What to work on = Say how many of the lines below include the word "choices", and write nothing else.
=-=-=
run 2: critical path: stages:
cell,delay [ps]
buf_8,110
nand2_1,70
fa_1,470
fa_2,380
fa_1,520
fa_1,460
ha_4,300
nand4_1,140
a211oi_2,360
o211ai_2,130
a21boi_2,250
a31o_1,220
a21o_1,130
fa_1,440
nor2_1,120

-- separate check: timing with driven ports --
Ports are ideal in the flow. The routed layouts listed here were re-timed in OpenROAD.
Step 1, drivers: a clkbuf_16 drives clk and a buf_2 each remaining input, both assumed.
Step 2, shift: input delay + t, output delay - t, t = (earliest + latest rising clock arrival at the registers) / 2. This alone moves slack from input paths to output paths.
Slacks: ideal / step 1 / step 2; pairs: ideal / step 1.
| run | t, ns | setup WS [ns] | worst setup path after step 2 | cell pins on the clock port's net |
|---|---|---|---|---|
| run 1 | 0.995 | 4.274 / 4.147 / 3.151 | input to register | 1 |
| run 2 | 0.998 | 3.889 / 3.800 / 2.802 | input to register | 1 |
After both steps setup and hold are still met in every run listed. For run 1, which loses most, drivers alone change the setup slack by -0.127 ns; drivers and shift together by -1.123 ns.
From an optimization exercise on the open Yosys and OpenROAD flow, aimed at small area; shortcuts taken in it are not production practice. The RTL was checked by simulation tests, not by an equivalence proof against the original design.

$ cat run.sh
#!/bin/bash
# synth_recipe.tcl (not shown) runs the flow's synth.tcl, then flattens the netlist and writes it again
# the make line also repeats each setting of config.mk as NAME=value (left out here)
make -C /OpenROAD-flow-scripts/flow DESIGN_CONFIG=/design/flow/config.mk WORK_HOME=/design/flow/orfs CLKGATE_MAP_FILE= SYNTH_SCRIPT=/design/flow/synth_recipe.tcl finish
$ cat config.mk
export PLATFORM = sky130hd
export DESIGN_NAME = riscv_top
export DESIGN_NICKNAME = riscv_top
export VERILOG_FILES = /design/flow/design.v
export SDC_FILE = /design/flow/constraint.sdc
export NUM_CORES = 4
export LEC_CHECK = 0
export CAP_MARGIN = 30
export CORE_MARGIN = 2
export CORE_UTILIZATION = 35
export SLEW_MARGIN = 30
$ cat constraint.sdc
create_clock -name core_clock -period 8.0 [get_ports {clk}]
set_input_delay 1.6000 -clock core_clock [delete_from_list [all_inputs] [get_ports {clk}]]
set_output_delay 1.6000 -clock core_clock [all_outputs]
set_load 0.01 [all_outputs]
Context: an optimization exercise on an open-source flow, tuned for small area. The choices shown serve that exercise and are no tape-out recipe. Only simulation tests tie the RTL to the original design; equivalence was not proved. Power figures rest on the tool's default switching activity, not on a simulated workload.

job 101:
## top
module top (
	input	wire		CLOCK_50,
	input	wire		rst,
	input 	wire [9:0] 	SW,
	input 	wire [3:0] 	KEY,
	output 	wire [9:0] 	LEDR,
	output 	wire [6:0] 	HEX0,
	output 	wire [6:0] 	HEX1,
	output 	wire [6:0] 	HEX2,
	output 	wire [6:0] 	HEX3,
	output 	wire [6:0] 	HEX4,
	output 	wire [6:0] 	HEX5
);
	wire clk = CLOCK_50;
	reg [3:0] k1, k2, k3, k4;
	always @(posedge clk)
		if (rst) begin
			k1 <= 4'd0; k2 <= 4'd0; k3 <= 4'd0; k4 <= 4'd0;
		end else begin
			k1 <= ~KEY; k2 <= k1; k3 <= k2; k4 <= k3;
		end
	reg r9a, r9b, t8a, t8b;
	always @(posedge clk)
		if (rst) begin
			r9a <= 1'b0; r9b <= 1'b0;
		end else begin
			r9a <= ~SW[9]; r9b <= r9a;
		end
	always @(posedge clk) begin
		t8a <= SW[8]; t8b <= t8a;
	end
	wire dresetn;           
	wire turbo;
	debounce deb_r (.clk(clk), .rst(rst), .in(r9b), .v(dresetn), .rel());
	wire crst = rst || !dresetn;
	debounce deb_t (.clk(clk), .rst(crst), .in(t8b), .v(turbo), .rel());
	wire [3:0] kv, fall, hold, krel;
	genvar i;
	generate
		for (i = 0; i < 4; i = i + 1) begin : key
			debounce deb (.clk(clk), .rst(rst), .in(k4[i]), .v(kv[i]), .rel(krel[i]));
			keyhold  kh  (.clk(clk), .rst(rst), .v(kv[i]), .press(fall[i]), .hold(hold[i]));
		end
	endgenerate
	wire hold_any = |hold;
	reg [5:0] ecnt;
	wire eslow = ecnt[3] & ecnt[2] & ecnt[1];
	always @(posedge clk)
		if (crst || eslow) ecnt <= 6'd0;
		else ecnt <= {ecnt[4:0], ~(ecnt[5] ^ ecnt[0])};
	wire en = turbo || eslow;
	reg [6:0] ip;
	reg [7:0] r0, r1, r2, r3, dout, rnd, dinp, swz;
	reg       dld;
	reg [3:0] size;        
  ...
For scale: roughly 1200 cells after synthesis, ~68 I/O pins, about 0.010 mm^2 of cells after synthesis.
==> flow/config.mk <==
export PLATFORM = sky130hd
export DESIGN_NAME = top
export DESIGN_NICKNAME = top
export VERILOG_FILES = /design/flow/design.v
export SDC_FILE = /design/flow/constraint.sdc
export NUM_CORES = 4
export LEC_CHECK = 0
export CAP_MARGIN = 20
export CORE_MARGIN = 2
export CORE_UTILIZATION = 40
export GPL_TIMING_DRIVEN = 0
export SLEW_MARGIN = 20
==> flow/constraint.sdc <==
create_clock -name core_clock -period 12.0 [get_ports {CLOCK_50}]
set_input_delay 2.4000 -clock core_clock [delete_from_list [all_inputs] [get_ports {CLOCK_50}]]
set_output_delay 2.4000 -clock core_clock [all_outputs]
set_load 0.01 [all_outputs]
standard.sh (not shown) runs the stock make flow with config.mk's settings and CLKGATE_MAP_FILE= SYNTH_SCRIPT=/design/flow/synth_recipe.tcl, a recipe that flattens the netlist after the stock synthesis.
==> flow/flow/run.sh <==
#!/bin/bash
# Own layout flow: the standard synthesis; then the combinational logic of
# its netlist re-mapped by ABC for area, with every register kept as it is
# (same cell, same name); then the standard layout from floorplan to
# finish, with a clock tree of smaller buffers. If the re-mapped netlist cannot
# be proven equal to the standard one, the standard netlist is laid out.
set -euo pipefail
WORK=$(pwd)
R=$WORK/orfs/results/$FLOW_PLATFORM/top/base
YOSYS=$FLOW_HOME/../tools/install/yosys/bin/yosys
export RESYN_LIB=$FLOW_HOME/platforms/$FLOW_PLATFORM/lib/sky130_fd_sc_hd__tt_025C_1v80.lib
export RESYN_MAP=$WORK/cellmap.v

bash standard.sh synth > $WORK/flow_synth.log 2>&1
cp $R/1_2_yosys.v $WORK/std_synth.v

# Eight ABC runs (different seeds and mappings, four at a time); the smallest
# netlist that is proven equal to the standard one is laid out.
python3 $WORK/flow/genmap.py $RESYN_LIB $RESYN_MAP > $WORK/flow_genmap.log 2>&1 || true
resyn() {
	local k=$1
	RESYN_IN=$WORK/std_synth.v RESYN_OUT=$WORK/resynth$k.raw.v RESYN_SCRIPT=$WORK/flow/abc$k.script \
		$YOSYS -c $WORK/flow/resynth.tcl > $WORK/flow_resynth$k.log 2>&1 &&
	python3 $WORK/flow/fixports.py $WORK/resynth$k.raw.v $WORK/resynth$k.v > $WORK/flow_fixports$k.log 2>&1 &&
	EQ_GOLD=$WORK/std_synth.v EQ_GATE=$WORK/resynth$k.v \
		$YOSYS -c $WORK/flow/eqv.tcl > $WORK/flow_equiv$k.log 2>&1 &&
	grep "Chip area" $WORK/resynth$k.raw.v.stat | awk '{print $NF}' > $WORK/resynth$k.area
}
for k in 0 1 2 3; do resyn $k & done
wait || true
for k in 4 5 6 7; do resyn $k & done
wait || true
best=""; bestarea=""
for k in 0 1 2 3 4 5 6 7; do
	if [[ -s $WORK/resynth$k.area ]]; then
		a=$(cat $WORK/resynth$k.area)
		if [[ -z "$best" ]] || python3 -c "import sys; sys.exit(0 if $a < $bestarea else 1)"; then
			best=$k; bestarea=$a
		fi
	fi
done
if [[ -n "$best" ]]; then
	echo "using re-mapped netlist $best, area $bestarea" > $WORK/flow_choice.log
	cp $WORK/resynth$best.v $R/1_2_yosys.v
	rm -f $R/1_synth.odb $R/1_synth.sdc
else
	echo "re-mapping failed; using the standard netlist" > $WORK/flow_choice.log
fi

# Clock tree of clkbuf_4 in clusters of at most 8 registers, without dummy
# loads; the port buffers that the
# standard flow adds are buf_1 cells (the resizer upsizes them if needed).
CTS="CTS_ARGS=$(cat $WORK/flow/cts_args)"
BUFP="BUFFER_PORTS_ARGS=-inputs -outputs -buffer_cell sky130_fd_sc_hd__buf_1"
bash standard.sh "$CTS" "$BUFP" finish > $WORK/flow_layout.log 2>&1
==> flow/flow/abc1.script <==
strash
&get -n
&deepsyn -T 60 -S 12
&put
dch -f
amap
strash
dch -f
amap
==> flow/flow/abc2.script <==
strash
&get -n
&deepsyn -T 60 -S 23
&put
dch -f
amap
==> flow/flow/abc3.script <==
strash
&get -n
&deepsyn -T 60 -S 34
&put
dch -f
amap
strash
dch -f
amap
==> flow/flow/abc4.script <==
strash
&get -n
&deepsyn -T 60 -S 45
&put
dch -f
amap
==> flow/flow/abc5.script <==
strash
&get -n
&deepsyn -T 60 -S 56
&put
dch -f
amap
strash
dch -f
amap
==> flow/flow/abc6.script <==
strash
&get -n
&deepsyn -T 60 -S 67
&put
dch -f
amap
==> flow/flow/abc7.script <==
strash
&get -n
&deepsyn -T 60 -S 78
&put
dch -f
amap
strash
dch -f
amap
Other scripts of this flow, unchanged in this note and not shown: flow/flow/abc0.script, flow/flow/cts_args, flow/flow/eqv.tcl, flow/flow/fixports.py, flow/flow/genmap.py, flow/flow/resynth.tcl
Edits applied to the flow inputs when going from job 101 to job 102:
# job 101
export LEC_CHECK = 0
export CAP_MARGIN = 20
export CORE_MARGIN = 2
export CORE_UTILIZATION = 40
export GPL_TIMING_DRIVEN = 0
export SLEW_MARGIN = 20
create_clock -name core_clock -period 12.0 [get_ports {CLOCK_50}]
# job 102
export LEC_CHECK = 0
export CAP_MARGIN = 20
export CORE_MARGIN = 2
export CORE_UTILIZATION = 40
export SLEW_MARGIN = 20
create_clock -name core_clock -period 12.0 [get_ports {CLOCK_50}]
diff --git a/flow/flow/run.sh b/flow/flow/run.sh
--- a/flow/flow/run.sh
+++ b/flow/flow/run.sh
@@ -15,6 +15,6 @@
 cp $R/1_2_yosys.v $WORK/std_synth.v
 
-# Eight ABC runs (different seeds and mappings, four at a time); the smallest
-# netlist that is proven equal to the standard one is laid out.
+# Three ABC runs with different seeds; the smallest netlist that is proven
+# equal to the standard one is laid out.
 python3 $WORK/flow/genmap.py $RESYN_LIB $RESYN_MAP > $WORK/flow_genmap.log 2>&1 || true
 resyn() {
@@ -27,10 +27,8 @@
 	grep "Chip area" $WORK/resynth$k.raw.v.stat | awk '{print $NF}' > $WORK/resynth$k.area
 }
-for k in 0 1 2 3; do resyn $k & done
-wait || true
-for k in 4 5 6 7; do resyn $k & done
+for k in 0 1 2; do resyn $k & done
 wait || true
 best=""; bestarea=""
-for k in 0 1 2 3 4 5 6 7; do
+for k in 0 1 2; do
 	if [[ -s $WORK/resynth$k.area ]]; then
 		a=$(cat $WORK/resynth$k.area)
==> flow/flow/abc1.script <==
strash
&get -n
&deepsyn -T 60 -S 8
&put
dch -f
amap
==> flow/flow/abc2.script <==
strash
&get -n
&deepsyn -T 60 -S 15
&put
dch -f
amap
removed: flow/flow/abc3.script
removed: flow/flow/abc4.script
removed: flow/flow/abc5.script
removed: flow/flow/abc6.script
removed: flow/flow/abc7.script
Findings:
- The lower inserted tap cell count of job 101 and job 102 is in job 101.
- Non-clock buffer count (job 102 vs. job 101) increases by more than 10%
- Compared with job 101, in job 102 worst vdd rail ir drop rose 18%; critical path's largest stage delay saw a decrease; instance area after placement +1.0%.

## static timing again, ports no longer ideal
Ports are ideal in the flow. The routed layouts listed here were re-timed in OpenROAD. Step 1, drivers: a clkbuf_16 drives CLOCK_50 and a buf_2 each remaining input, both assumed. Step 2 adds t to the input delays and takes it off the output delays; t is the mean of the earliest and latest rising clock arrival at the registers after step 1. Input paths then give back, and output paths get back, about the clock's delay inside the block. Slacks: ideal ports / drivers / drivers and shift; pairs: ideal ports / drivers.
| run | t (ns) | slack for setup (ns) | worst setup path after step 2 | slew at the worst register clock pin (ns) | cell pins on the clock port's net |
|---|---|---|---|---|---|
| job 101 | 0.622 | 3.021 / 2.984 / 3.606 | register to output | 0.10 / 0.10 | 1 |
| job 102 | 0.639 | 2.460 / 2.418 / 3.057 | register to output | 0.10 / 0.10 | 1 |
After both steps every run listed still meets setup and hold.
Context: an optimization exercise on an open-source flow, tuned for small area, a short achievable clock period and few clock cycles. The choices shown serve that exercise and are no tape-out recipe.
Function was checked by simulation only, so behaviour that the tests miss may differ from the original.
Power is estimated from default activity; no workload was simulated.

===== design.v =====
module ALU(Ain,Bin,ALUop,out,Z,N,V);
  input [15:0] Ain, Bin;
  input [1:0] ALUop;
  output reg [15:0] out;
  output reg Z,N,V;
  always @(*) begin
    Z = 1'b0;
    N = 1'b0;
    V = 1'b0;
    case(ALUop)
      2'b00: begin  
        out = Ain + Bin;
        V = (~Ain[15] & ~Bin[15] & out[15]) | (Ain[15] & Bin[15] & ~out[15]);
      end
      2'b01: begin  
        out = Ain - Bin;
        V = (~Ain[15] & Bin[15] & out[15]) | (Ain[15] & ~Bin[15] & ~out[15]);
      end
      2'b10: out = Bin & Ain;
      2'b11: out = ~Bin;
      default: out = out;
    endcase
    if (out == 16'b0) Z = 1'b1;
    else Z = 1'b0;
    if (out[15] == 1'b1) N = 1'b1;
    else N = 1'b0;
  end
endmodule
module shifter(in,shift,sout);
    input [15:0] in;
    input [1:0] shift;
    output reg [15:0] sout;
    always @(*) begin
        case (shift) 
            2'b00: sout <= in;  
            2'b01: sout <= in << 1'b1;  
            2'b10: sout <= in >> 1'b1;  
            2'b11: sout <= $signed(in) >>> 1'b1;  
        endcase
    end
endmodule
module regfile(data_in,writenum,write,readnum,clk,data_out);
    input [15:0] data_in;
    input [2:0] writenum, readnum;
    input write, clk;
    output reg [15:0] data_out;
    reg [15:0] R0, R1, R2, R3, R4, R5, R6, R7;
    wire [7:0] tmpWrite;
    assign tmpWrite = (write) ? (1 << writenum) : 8'b0;  
    always @(posedge clk) begin
        if (tmpWrite[0]) R0 <= data_in;
        else R0 <= R0;
        if (tmpWrite[1]) R1 <= data_in;
        else R1 <= R1;
        if (tmpWrite[2]) R2 <= data_in;
        else R2 <= R2;
        if (tmpWrite[3]) R3 <= data_in;
        else R3 <= R3;
        if (tmpWrite[4]) R4 <= data_in;
        else R4 <= R4;
        if (tmpWrite[5]) R5 <= data_in;
        else R5 <= R5;
        if (tmpWrite[6]) R6 <= data_in;
        else R6 <= R6;
        if (tmpWrite[7]) R7 <= data_in;
        else R7 <= R7;
    end
    always @(*) begin
        case(readnum)
            3'b000: data_out = R0;
            3'b001: data_out = R1;
            3'b010: data_out = R2;
            3'b011: data_out = R3;
            3'b100: data_out = R4;
            3'b101: data_out = R5;
            3'b110: data_out = R6;
            3'b111: data_out = R7;
            default: data_out = 16'b0;
        endcase
    end
endmodule
module inDecoder(in, nsel, opcode, ALUop, sximm5, sximm8, shift, writenum, readnum);
    input [15:0] in;
    input [2:0] nsel;
    output reg [1:0] ALUop, shift;
    output reg [15:0] sximm5, sximm8;
    output reg [2:0] opcode, readnum, writenum;
    wire [2:0] Rn, Rd, Rm;
    wire [4:0] imm5;
    wire [7:0] imm8;
    assign imm5 = in[4:0];
    assign imm8 = in[7:0];
    assign ALUop = in[12:11];
    assign shift = (opcode == 3'b110 | opcode == 3'b101) ? in[4:3] : 2'b00;  
    assign Rn = in[10:8];
    assign Rd = in[7:5];
    assign Rm = in[2:0];
    assign op = in[12:11];
    assign opcode = in[15:13];
    assign sximm5 = {{11{imm5[4]}},imm5};
    assign sximm8 = {{8{imm8[7]}},imm8};
    always @(*) begin
        case(nsel) 
            3'b001 : begin 
                writenum <= Rm; 
                readnum <= Rm; 
            end
            3'b010 : begin 
                writenum <= Rd; 
                readnum <= Rd; 
            end
            3'b100 : begin 
                writenum <= Rn; 
                readnum <= Rn; 
            end
            default: begin
                writenum = 3'b000;
                readnum = 3'b000;
            end 
        endcase
    end
endmodule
=-=-=
Result for this exercise = 2